**Source material**
Source: an optimization exercise on an open RTL-to-GDS flow (aim: small area, a short achievable clock period and few clock cycles per item). Production flows keep margins and buffers that such runs may drop.
At most, simulation tests tie the RTL to the original design; equivalence was not proved.
The RTL of run 1 was laid out without a check of its function.
No activity file was given, so power comes from the tool's default toggle rates.

==> flow/design.v <==
`default_nettype none
package psra_pkg;
    localparam int SLOTS  = 64;
    localparam int WINDOW = 5;
    localparam int KEEP   = WINDOW - 1;    
    localparam int SUM_W  = 19;            
    localparam logic [1:0] ST_NORMAL  = 2'd0;
    localparam logic [1:0] ST_COLD    = 2'd1;
    localparam logic [1:0] ST_HOT     = 2'd2;
    localparam logic [1:0] ST_UNKNOWN = 2'd3;
    localparam logic CFG_COLD = 1'b0;
    localparam logic CFG_HOT  = 1'b1;
    localparam logic signed [15:0] COLD_RESET = 16'sd3840;
    localparam logic signed [15:0] HOT_RESET  = 16'sd6400;
endpackage
`default_nettype wire
`default_nettype none
import psra_pkg::*;
module psra_ram (
    input  wire logic                 i_clk,
    input  wire logic                 i_rst_n,
    input  wire logic                 i_en,
    input  wire logic [15:0]          i_id,
    output logic      [SLOTS-1:0]     o_eq,
    output logic      [SLOTS-1:0]     o_free,
    output logic                      o_full,
    output logic                      o_full1,
    input  wire logic [SLOTS-1:0]     i_upd,
    input  wire logic                 i_upd_new,
    input  wire logic [15:0]          i_upd_id,
    input  wire logic [15:0]          i_upd_t,
    output logic      [16*KEEP-1:0]   o_rd_s,
    output logic      [2:0]           o_rd_c
);
    logic [15:0]        r_tid  [SLOTS];
    logic [16*KEEP-1:0] r_samp [SLOTS];
    logic [2:0]         r_cnt  [SLOTS];
    logic [SLOTS-1:0]   r_used;
    always_comb begin
        for (int i = 0; i < SLOTS; i++) begin
            o_eq[i]   = r_used[i] && (r_tid[i] == i_id);
            o_free[i] = !r_used[i] && (i == 0 || r_used[(i == 0) ? 0 : i - 1]);
        end
        o_full  = r_used[SLOTS-1];
        o_full1 = r_used[SLOTS-2];
    end
    always_ff @(posedge i_clk) begin
        if (!i_rst_n) begin
            r_used <= '0;
        end else if (i_en && i_upd_new) begin
            r_used <= {r_used[SLOTS-2:0], 1'b1};
        end
    end
    for (genvar i = 0; i < SLOTS; i++) begin : g_slot
        always_ff @(posedge i_clk) begin
            if (i_en && i_upd_new && i_upd[i]) begin
                r_tid[i] <= i_upd_id;
            end
            if (i_en && i_upd[i]) begin
                r_samp[i] <= {r_samp[i][16*(KEEP-1)-1:0], i_upd_t};
                if (i_upd_new) begin
                    r_cnt[i] <= 3'd1;
                end else if (r_cnt[i] != 3'(KEEP)) begin
                    r_cnt[i] <= r_cnt[i] + 3'd1;
                end
            end
        end
    end
    always_comb begin
        o_rd_s = '0;
        o_rd_c = '0;
        for (int i = 0; i < SLOTS; i++) begin
            o_rd_s = o_rd_s | ({(16*KEEP){i_upd[i]}} & r_samp[i]);
            o_rd_c = o_rd_c | ({3{i_upd[i]}} & r_cnt[i]);
        end
    end
endmodule
`default_nettype wire
`default_nettype none
import psra_pkg::*;
module psra_ctrl (
    input  wire logic        i_clk,
    input  wire logic        i_rst_n,
    input  wire logic        i_push,
    input  wire logic [33:0] i_data,
    output logic             o_hold,
    output logic             o_in_ready,
    output logic             o_out_valid,
    input  wire logic        i_out_ready,
    output logic [33:0]      o_out_data
);
    logic        r_ov, r_sv, r_rdy;
    logic [33:0] r_od, r_sd;
    logic        pop;
    logic        n_ov, n_sv;
    assign pop = r_ov && i_out_ready;
    always_comb begin
        n_ov = r_ov;
        n_sv = r_sv;
        if (pop) begin
            n_ov = r_sv;
            n_sv = 1'b0;
        end
        if (i_push) begin
            if (n_ov) begin
                n_sv = 1'b1;
            end else begin
                n_ov = 1'b1;
            end
        end
    end
    always_ff @(posedge i_clk) begin
        if (!i_rst_n) begin
            r_ov   <= 1'b0;
            r_sv   <= 1'b0;
            r_rdy  <= 1'b1;
        end else begin
            r_ov   <= n_ov;
            r_sv   <= n_sv;
            r_rdy  <= !n_sv;
        end
    end
    always_ff @(posedge i_clk) begin
        if (pop && r_sv) begin
            r_od <= r_sd;
        end else if (i_push && (!r_ov || pop)) begin
            r_od <= i_data;
        end
        if (i_push && r_ov && !(pop && !r_sv)) begin
            r_sd <= i_data;
        end
    end
    assign o_hold      = r_sv;
    assign o_in_ready  = r_rdy;
    assign o_out_valid = r_ov;
    assign o_out_data  = r_od;
endmodule
`default_nettype wire
`default_nettype none
import psra_pkg::*;
module psra_dp (
    input  wire logic                i_clk,
    input  wire logic                i_rst_n,
    input  wire logic                i_en,
    input  wire logic                i_v,
    input  wire logic                i_unk,
    input  wire logic [15:0]         i_id,
    input  wire logic [15:0]         i_t,
    input  wire logic [16*KEEP-1:0]  i_s,
    input  wire logic [2:0]          i_c,
    input  wire logic signed [15:0]  i_cold,
    input  wire logic signed [15:0]  i_hot,
    output logic                     o_v,
    output logic [33:0]              o_data
);
    logic                    r3_v, r3_unk;
    logic [15:0]             r3_id, r3_t;
    logic [16*KEEP-1:0]      r3_s;
    logic [KEEP-1:0]         r3_m;       
    logic [4:0]              r3_n;       
    always_ff @(posedge i_clk) begin
        if (!i_rst_n) begin
            r3_v <= 1'b0;
        end else if (i_en) begin
            r3_v <= i_v;
        end
        if (i_en) begin
            r3_unk <= i_unk;
            r3_id  <= i_id;
            r3_t   <= i_t;
            r3_s   <= i_s;
            for (int k = 0; k < KEEP; k++) begin
                r3_m[k] <= (i_c > 3'(k));
            end
            for (int k = 0; k < 5; k++) begin
                r3_n[k] <= (i_c == 3'(k));
            end
        end
    end
    logic [SUM_W-1:0] op3 [5];
    logic [SUM_W-1:0] sa, ca, sb, cb, sc, cc;
    logic [SUM_W-1:0] sum3;
    always_comb begin
        logic [SUM_W-1:0] g, p, x;
        op3[4] = SUM_W'($signed(r3_t));
        for (int k = 0; k < KEEP; k++) begin
            op3[k] = r3_m[k] ? SUM_W'($signed(r3_s[16*k +: 16])) : '0;
        end
        sa = op3[0] ^ op3[1] ^ op3[2];
        ca = ((op3[0] & op3[1]) | (op3[0] & op3[2]) | (op3[1] & op3[2])) << 1;
        sb = sa ^ ca ^ op3[3];
        cb = ((sa & ca) | (sa & op3[3]) | (ca & op3[3])) << 1;
        sc = sb ^ cb ^ op3[4];
        cc = ((sb & cb) | (sb & op3[4]) | (cb & op3[4])) << 1;
        g = sc & cc;
        p = sc ^ cc;
        x = p;
        for (int d = 1; d < SUM_W; d = d * 2) begin
            for (int j = SUM_W - 1; j >= d; j--) begin
                g[j] = g[j] | (p[j] & g[j - d]);
                p[j] = p[j] & p[j - d];
            end
        end
        sum3 = x ^ {g[SUM_W-2:0], 1'b0};
    end
    logic                    r4_v, r4_unk;
    logic [15:0]             r4_id;
    logic [SUM_W-1:0]        r4_sum;
    logic [4:0]              r4_n;
    always_ff @(posedge i_clk) begin
        if (!i_rst_n) begin
            r4_v <= 1'b0;
        end else if (i_en) begin
            r4_v <= r3_v;
        end
        if (i_en) begin
            r4_unk <= r3_unk;
            r4_id  <= r3_id;
            r4_sum <= sum3;
            r4_n   <= r3_n;
        end
    end
    function automatic logic [6:0] div_step(input logic [4:0] r, input logic [1:0] bb,
                                            input logic is5);
        logic [4:0] nr;
        logic [1:0] q;
        nr = '0;
        q  = '0;
        for (int a = 0; a < 5; a++) begin
            for (int b = 0; b < 4; b++) begin
                if (r[a] && bb == 2'(b)) begin
                    if (is5) begin
                        nr[(4 * a + b) % 5] = 1'b1;
                        q = q | 2'((4 * a + b) / 5);
                    end else if (a < 3) begin
                        nr[(4 * a + b) % 3] = 1'b1;
                        q = q | 2'((4 * a + b) / 3);
                    end
                end
            end
        end
        div_step = {q, nr};
    endfunction
    logic       is5_4;
    logic [4:0] rem4 [5];
    logic [7:0] qhi4;
    always_comb begin
        logic [6:0] st;
        is5_4 = r4_n[4];
        rem4[0] = '0;
        case (r4_sum[18:16])
            3'b000: rem4[0][0] = 1'b1;
            3'b001: rem4[0][1] = 1'b1;
            3'b010: rem4[0][2] = 1'b1;
            3'b011: rem4[0][is5_4 ? 3 : 0] = 1'b1;
            3'b100: rem4[0][is5_4 ? 1 : 2] = 1'b1;    
            3'b101: rem4[0][is5_4 ? 2 : 0] = 1'b1;    
            3'b110: rem4[0][is5_4 ? 3 : 1] = 1'b1;    
            default: rem4[0][is5_4 ? 4 : 2] = 1'b1;   
        endcase
        for (int j = 0; j < 4; j++) begin
            st = div_step(rem4[j], r4_sum[15 - 2 * j -: 2], is5_4);
            rem4[j + 1] = st[4:0];
            qhi4[7 - 2 * j -: 2] = st[6:5];
        end
    end
    logic                    r5_v, r5_unk;
    logic [15:0]             r5_id;
    logic [SUM_W-1:0]        r5_sum;
    logic [4:0]              r5_n;
    logic [4:0]              r5_rem;
    logic [7:0]              r5_qhi;
    always_ff @(posedge i_clk) begin
        if (!i_rst_n) begin
            r5_v <= 1'b0;
        end else if (i_en) begin
            r5_v <= r4_v;
        end
        if (i_en) begin
            r5_unk <= r4_unk;
            r5_id  <= r4_id;
            r5_sum <= r4_sum;
            r5_n   <= r4_n;
            r5_rem <= rem4[4];
            r5_qhi <= qhi4;
        end
    end
    logic [4:0]  rem5 [5];
    logic [7:0]  qlo5;
    logic [15:0] quo5;
    logic        inc5;
    always_comb begin
        logic [6:0] st;
        rem5[0] = r5_rem;
        for (int j = 0; j < 4; j++) begin
            st = div_step(rem5[j], r5_sum[7 - 2 * j -: 2], r5_n[4]);
            rem5[j + 1] = st[4:0];
            qlo5[7 - 2 * j -: 2] = st[6:5];
        end
        if (r5_n[0]) begin
            quo5 = r5_sum[15:0];
            inc5 = 1'b0;
        end else if (r5_n[1]) begin
            quo5 = r5_sum[16:1];
            inc5 = r5_sum[18] & r5_sum[0];
        end else if (r5_n[3]) begin
            quo5 = r5_sum[17:2];
            inc5 = r5_sum[18] & (|r5_sum[1:0]);
        end else begin
            quo5 = {r5_qhi, qlo5};
            inc5 = r5_sum[18] & !rem5[4][0];
        end
    end
    logic                    r6_v, r6_unk;
    logic [15:0]             r6_id;
    logic [15:0]             r6_quo;
    logic                    r6_inc;
    always_ff @(posedge i_clk) begin
        if (!i_rst_n) begin
            r6_v <= 1'b0;
        end else if (i_en) begin
            r6_v <= r5_v;
        end
        if (i_en) begin
            r6_unk <= r5_unk;
            r6_id  <= r5_id;
            r6_quo <= quo5;
            r6_inc <= inc5;
        end
    end
    logic signed [15:0] mean6;
    logic [1:0]         st6;
    always_comb begin
        mean6 = r6_quo + 16'(r6_inc);
        if (mean6 < i_cold) begin
            st6 = ST_COLD;
        end else if (mean6 > i_hot) begin
            st6 = ST_HOT;
        end else begin
            st6 = ST_NORMAL;
        end
        o_v = r6_v;
        if (r6_unk) begin
            o_data = {r6_id, 16'h0000, ST_UNKNOWN};
        end else begin
            o_data = {r6_id, mean6, st6};
        end
    end
endmodule
`default_nettype wire
`default_nettype none
import psra_pkg::*;
module per_sensor_running_average_alarm (
    input  wire logic        i_clk,
    input  wire logic        i_rst_n,
    input  wire logic        i_in_valid,
    output logic             o_in_ready,
    input  wire logic [31:0] i_in_data,
    output logic             o_out_valid,
    input  wire logic        i_out_ready,
    output logic [33:0]      o_out_data,
    input  wire logic        i_cfg_we,
    input  wire logic        i_cfg_idx,
    input  wire logic [15:0] i_cfg_data
);
    logic               hold;
    logic               en;
    logic [SLOTS-1:0]   eq, free;
    logic               full, full1;
    logic [SLOTS-1:0]   free_e;
    logic               full_e;
    logic               fwd2;
    logic [16*KEEP-1:0] rd_s;
    logic [2:0]         rd_c;
    logic               res_v;
    logic [33:0]        res_data;
    logic signed [15:0] r_cold, r_hot;
    logic               r1_v, r1_f;
    logic [15:0]        r1_id, r1_t;
    logic [SLOTS-1:0]   r1_m;
    logic               r2_v, r2_new, r2_unk;
    logic [15:0]        r2_id, r2_t;
    logic [SLOTS-1:0]   r2_sel;
    logic               hit, claim, unk;
    logic [SLOTS-1:0]   sel;
    assign en = !hold;
    psra_ram u_tab (
        .i_clk      (i_clk),
        .i_rst_n    (i_rst_n),
        .i_en       (en),
        .i_id       (i_in_data[31:16]),
        .o_eq       (eq),
        .o_free     (free),
        .o_full     (full),
        .o_full1    (full1),
        .i_upd      (r2_sel),
        .i_upd_new  (r2_new),
        .i_upd_id   (r2_id),
        .i_upd_t    (r2_t),
        .o_rd_s     (rd_s),
        .o_rd_c     (rd_c)
    );
    assign fwd2 = r2_v && r2_new && (r2_id == i_in_data[31:16]);
    always_ff @(posedge i_clk) begin
        if (!i_rst_n) begin
            r1_v <= 1'b0;
        end else if (en) begin
            r1_v <= i_in_valid;
        end
        if (en) begin
            r1_id <= i_in_data[31:16];
            r1_t  <= i_in_data[15:0];
            r1_m  <= eq | (fwd2 ? r2_sel : '0);
            r1_f  <= r1_v && (r1_id == i_in_data[31:16]);
        end
    end
    always_comb begin
        free_e = r2_new ? {free[SLOTS-2:0], 1'b0} : free;
        full_e = r2_new ? full1 : full;
        hit    = |r1_m;
        sel    = r1_f ? r2_sel : (hit ? r1_m : free_e);
        unk    = r1_f ? r2_unk : (!hit && full_e);
        claim  = r1_v && !r1_f && !hit && !full_e;
    end
    always_ff @(posedge i_clk) begin
        if (!i_rst_n) begin
            r2_v <= 1'b0;
        end else if (en) begin
            r2_v <= r1_v;
        end
        if (en) begin
            r2_sel <= r1_v ? sel : '0;
            r2_new <= claim;
            r2_unk <= unk;
            r2_id  <= r1_id;
            r2_t   <= r1_t;
        end
    end
    psra_dp u_dp (
        .i_clk   (i_clk),
        .i_rst_n (i_rst_n),
        .i_en    (en),
        .i_v     (r2_v),
        .i_unk   (r2_unk),
        .i_id    (r2_id),
        .i_t     (r2_t),
        .i_s     (rd_s),
        .i_c     (r2_new ? 3'd0 : rd_c),
        .i_cold  (r_cold),
        .i_hot   (r_hot),
        .o_v     (res_v),
        .o_data  (res_data)
    );
    psra_ctrl u_ctrl (
        .i_clk       (i_clk),
        .i_rst_n     (i_rst_n),
        .i_push      (res_v && en),
        .i_data      (res_data),
        .o_hold      (hold),
        .o_in_ready  (o_in_ready),
        .o_out_valid (o_out_valid),
        .i_out_ready (i_out_ready),
        .o_out_data  (o_out_data)
    );
    always_ff @(posedge i_clk) begin
        if (!i_rst_n) begin
            r_cold <= COLD_RESET;
            r_hot  <= HOT_RESET;
        end else if (i_cfg_we) begin
            if (i_cfg_idx == CFG_HOT) begin
                r_hot <= i_cfg_data;
            end else begin
                r_cold <= i_cfg_data;
            end
        end
    end
endmodule
`default_nettype wire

**Task requirements**
Counting the lines above that hold "claim", reply with the number and no other words.

**Reply**
3